===== config.mk =====
export PLATFORM = sky130hd
export DESIGN_NAME = csr_top
export DESIGN_NICKNAME = d
export VERILOG_FILES = /design/src/common/csr_pkg.sv /design/src/hw/csr_reset_hold.sv /design/src/hw/csr_tick_div.sv /design/src/hw/csr_top.sv
export SDC_FILE = /design/constraint.sdc
export NUM_CORES = 1
export LEC_CHECK = 0
export ABC_AREA = 1
export BUFFER_PORTS_ARGS = -buffer_cell sky130_fd_sc_hd__buf_2
export CORE_ASPECT_RATIO = 0.7
export CORE_MARGIN = 1
export CORE_UTILIZATION = 60
export CTS_CLUSTER_DIAMETER = 150
export CTS_CLUSTER_SIZE = 25
export DETAILED_ROUTE_END_ITERATION = 7
export PLACE_DENSITY = 0.91
export SKIP_CTS_REPAIR_TIMING = 1
export SLEW_MARGIN = 5
export SYNTH_ARGS = -nofsm -noshare
export SYNTH_HDL_FRONTEND = slang
export SYNTH_SLANG_ARGS = --single-unit

===== constraint.sdc =====
create_clock -name clk -period 3.2 [get_ports clk]
set_input_delay 0.64 -clock clk [delete_from_list [all_inputs] [get_ports clk]]
set_output_delay 0.64 -clock clk [all_outputs]
set_load 0.01 [all_outputs]
--- src/qcc_top.sv ---
// quadrature counter control: prescaler, modes, position and index counters
// assumes an apb master on SYS_CLK and encoder pins from outside the domain
`timescale 1ns/1ps
`include "qcc_defines.svh"
`default_nettype none

// What this block does
// - three-bit prescale divides internal counter clock by 1 up to 128.
// - polarity bit one counts negative, zero positive; up/down input may flip.
// - gate enable one lets external gate stop the position counter.
// - mode 11 counts prescaled internal clock as a timer.
// - mode 10 counts external clock pulses while the gate is high.
// - mode 01 counts external clock pulses, direction from up/down input.
// - mode 00 decodes phase A and B into position counts.
// - modes 10 and 11 run the index counter as a timer, init mode ignored.
// - mode 00: phase levels equal match value reset the position counter.
module qcc_top
  import qcc_pkg::*;
(
  input  wire logic        SYS_CLK,
  input  wire logic        RST,
  input  wire logic        PSEL,
  input  wire logic        PENABLE,
  input  wire logic        PWRITE,
  input  wire logic [7:0]  PADDR,
  input  wire logic [31:0] PWDATA,
  output logic             PREADY,
  output logic [31:0]      PRDATA,
  output logic             PSLVERR,
  input  wire logic        PHASE_A,
  input  wire logic        PHASE_B,
  input  wire logic        INDEX,
  input  wire logic        HOME,
  input  wire logic        EXT_GATE,
  output logic [31:0]      POSITION_COUNT
);

  // ************************************************************
  // registers
  // ************************************************************
  logic [15:0] control;
  logic [11:0] pin_config;
  logic [31:0] position;
  logic [15:0] index_count;
  logic [6:0]  prescale_cnt;

  // ************************************************************
  // input synchronisers
  // ************************************************************
  logic [4:0] pin_raw;
  logic [4:0] sync1;
  logic [4:0] sync2;
  logic [4:0] sync3;
  logic [4:0] pin_clean;

  assign pin_raw = {EXT_GATE, HOME, INDEX, PHASE_B, PHASE_A};

  genvar gi;
  generate
    for (gi = 0; gi < 5; gi = gi + 1) begin : g_sync
      always_ff @(posedge SYS_CLK or posedge RST) begin
        if (RST) begin
          sync1[gi]     <= 1'b0;
          sync2[gi]     <= 1'b0;
          sync3[gi]     <= 1'b0;
          pin_clean[gi] <= 1'b0;
        end else begin
          sync1[gi] <= pin_raw[gi];
          sync2[gi] <= sync1[gi];
          sync3[gi] <= sync2[gi];
          if (sync2[gi] == sync3[gi]) begin
            pin_clean[gi] <= sync3[gi];
          end
        end
      end
    end
  endgenerate

  // ************************************************************
  // polarity and swap
  // ************************************************************
  logic pa_pol;
  logic pb_pol;
  logic phase_a;
  logic phase_b;
  logic index_in;
  logic home_in;
  logic gate_in;

  assign pa_pol   = pin_clean[0] ^ pin_config[`QCC_PIN_A_POL - 4];
  assign pb_pol   = pin_clean[1] ^ pin_config[`QCC_PIN_B_POL - 4];
  assign phase_a  = pin_config[`QCC_PIN_SWAP - 4] ? pb_pol : pa_pol;
  assign phase_b  = pin_config[`QCC_PIN_SWAP - 4] ? pa_pol : pb_pol;
  assign index_in = pin_clean[2] ^ pin_config[`QCC_PIN_INDEX_POL - 4];
  assign home_in  = pin_clean[3] ^ pin_config[`QCC_PIN_HOME_POL - 4];
  assign gate_in  = pin_clean[4];

  // ************************************************************
  // control fields
  // ************************************************************
  qcc_mode_t   mode;
  logic        enable;
  logic [2:0]  init_mode;
  logic [1:0]  match_value;
  logic [2:0]  prescale;
  logic        polarity;
  logic        gate_en;

  assign mode        = qcc_mode_t'(control[`QCC_CTL_MODE_HI:`QCC_CTL_MODE_LO]);
  assign enable      = control[`QCC_CTL_ENABLE];
  assign init_mode   = control[`QCC_CTL_POSITION_INIT_MODE_HI:`QCC_CTL_POSITION_INIT_MODE_LO];
  assign match_value = control[`QCC_CTL_IMV_HI:`QCC_CTL_IMV_LO];
  assign prescale    = control[`QCC_CTL_DIV_HI:`QCC_CTL_DIV_LO];
  assign polarity    = control[`QCC_CTL_POL];
  assign gate_en     = control[`QCC_CTL_GATE_EN];

  // ************************************************************
  // apb access
  // ************************************************************
  logic apb_write;
  logic wr_control;
  logic wr_pincfg;
  logic wr_pos_low;
  logic wr_pos_high;
  logic wr_index;
  logic addr_ok;

  assign apb_write   = PSEL & PENABLE & PREADY & PWRITE;
  assign wr_control  = apb_write & (PADDR == `QCC_OFS_CONTROL);
  assign wr_pincfg   = apb_write & (PADDR == `QCC_OFS_PINCFG);
  assign wr_pos_low  = apb_write & (PADDR == `QCC_OFS_POS_LOW);
  assign wr_pos_high = apb_write & (PADDR == `QCC_OFS_POS_HIGH);
  assign wr_index    = apb_write & (PADDR == `QCC_OFS_INDEX_CNT);
  assign addr_ok     = (PADDR == `QCC_OFS_CONTROL)
                     | (PADDR == `QCC_OFS_PINCFG)
                     | (PADDR == `QCC_OFS_POS_LOW)
                     | (PADDR == `QCC_OFS_POS_HIGH)
                     | (PADDR == `QCC_OFS_INDEX_CNT);

  logic [31:0] next_prdata;

  always_comb begin
    next_prdata = 32'h0000_0000;
    case (PADDR)
      `QCC_OFS_CONTROL:   next_prdata = {16'h0000, control};
      `QCC_OFS_PINCFG:    next_prdata = {16'h0000, pin_config,
                                         home_in, index_in, phase_b, phase_a};
      `QCC_OFS_POS_LOW:   next_prdata = {16'h0000, position[15:0]};
      `QCC_OFS_POS_HIGH:  next_prdata = {16'h0000, position[31:16]};
      `QCC_OFS_INDEX_CNT: next_prdata = {16'h0000, index_count};
      default:            next_prdata = 32'h0000_0000;
    endcase
  end

  // one wait state, then ready for one cycle
  always_ff @(posedge SYS_CLK or posedge RST) begin
    if (RST) begin
      PREADY  <= 1'b0;
      PRDATA  <= 32'h0000_0000;
      PSLVERR <= 1'b0;
    end else begin
      PREADY  <= PSEL & PENABLE & ~PREADY;
      PSLVERR <= PSEL & PENABLE & ~PREADY & ~addr_ok;
      if (PSEL & PENABLE & ~PREADY & ~PWRITE) begin
        PRDATA <= next_prdata;
      end
    end
  end

  always_ff @(posedge SYS_CLK or posedge RST) begin
    if (RST) begin
      control    <= `QCC_RST_CONTROL;
      pin_config <= `QCC_RST_PINCFG;
    end else begin
      if (wr_control) begin
        control <= PWDATA[15:0] & `QCC_CTL_MASK;
      end
      if (wr_pincfg) begin
        pin_config <= PWDATA[`QCC_PIN_CFG_HI:`QCC_PIN_CFG_LO];
      end
    end
  end

  // ************************************************************
  // prescaler
  // ************************************************************
  logic [7:0] prescale_span;
  logic       tick;

  assign prescale_span = (8'h01 << prescale) - 8'h01;
  assign tick = enable
              & ((prescale_cnt & prescale_span[6:0]) == prescale_span[6:0]);

  always_ff @(posedge SYS_CLK or posedge RST) begin
    if (RST) begin
      prescale_cnt <= 7'h00;
    end else if (!enable) begin
      prescale_cnt <= 7'h00;
    end else begin
      prescale_cnt <= prescale_cnt + 7'h01;
    end
  end

  // ************************************************************
  // edge detection
  // ************************************************************
  logic a_prev;
  logic b_prev;
  logic index_prev;

  always_ff @(posedge SYS_CLK or posedge RST) begin
    if (RST) begin
      a_prev     <= 1'b0;
      b_prev     <= 1'b0;
      index_prev <= 1'b0;
    end else begin
      a_prev     <= phase_a;
      b_prev     <= phase_b;
      index_prev <= index_in;
    end
  end

  logic quad_edge;
  logic quad_fwd;
  logic a_rise;
  logic index_rise;

  assign quad_edge  = (phase_a ^ a_prev) ^ (phase_b ^ b_prev);
  assign quad_fwd   = phase_a ^ b_prev;
  assign a_rise     = phase_a & ~a_prev;
  assign index_rise = index_in & ~index_prev;

  // ************************************************************
  // mode select
  // ************************************************************
  logic step;
  logic count_up;
  logic gate_ok;
  logic timer_mode;

  assign gate_ok    = ~gate_en | gate_in;
  assign timer_mode = (mode == QCC_MODE_EXT_GATE) | (mode == QCC_MODE_TIMER);

  always_comb begin
    step     = 1'b0;
    count_up = ~polarity;
    case (mode)
      QCC_MODE_QUAD: begin
        step     = quad_edge;
        count_up = quad_fwd ^ polarity;
      end
      QCC_MODE_EXT_DIR: begin
        step     = a_rise;
        count_up = phase_b ^ polarity;
      end
      QCC_MODE_EXT_GATE: begin
        step = a_rise & gate_in;
      end
      QCC_MODE_TIMER: begin
        step = tick;
      end
      default: begin
        step = 1'b0;
      end
    endcase
  end

  logic match_reset;
  logic index_reset;

  assign match_reset = enable & (mode == QCC_MODE_QUAD)
                     & ({phase_b, phase_a} == match_value);
  assign index_reset = enable & ~timer_mode & index_rise
                     & (init_mode == `QCC_POSITION_INIT_MODE_INDEX);

  // ************************************************************
  // position counter
  // ************************************************************
  always_ff @(posedge SYS_CLK or posedge RST) begin
    if (RST) begin
      position <= 32'h0000_0000;
    end else if (wr_pos_low) begin
      position[15:0] <= PWDATA[15:0];
    end else if (wr_pos_high) begin
      position[31:16] <= PWDATA[15:0];
    end else if (match_reset) begin
      position <= 32'h0000_0000;
    end else if (index_reset) begin
      position <= 32'h0000_0000;
    end else if (enable & step & gate_ok) begin
      position <= count_up ? position + 32'h0000_0001
                           : position - 32'h0000_0001;
    end
  end

  // ************************************************************
  // index counter
  // ************************************************************
  always_ff @(posedge SYS_CLK or posedge RST) begin
    if (RST) begin
      index_count <= 16'h0000;
    end else if (wr_index) begin
      index_count <= PWDATA[15:0];
    end else if (enable & timer_mode & tick) begin
      index_count <= count_up ? index_count + 16'h0001
                              : index_count - 16'h0001;
    end else if (enable & ~timer_mode & index_rise) begin
      index_count <= count_up ? index_count + 16'h0001
                              : index_count - 16'h0001;
    end
  end

  always_ff @(posedge SYS_CLK or posedge RST) begin
    if (RST) begin
      POSITION_COUNT <= 32'h0000_0000;
    end else begin
      POSITION_COUNT <= position;
    end
  end

endmodule

`default_nettype wire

######

> _Work required_: Using the material above, copy every line in which the string "modes" occurs.

> _Solution to this exercise_:
// quadrature counter control: prescaler, modes, position and index counters
// - modes 10 and 11 run the index counter as a timer, init mode ignored.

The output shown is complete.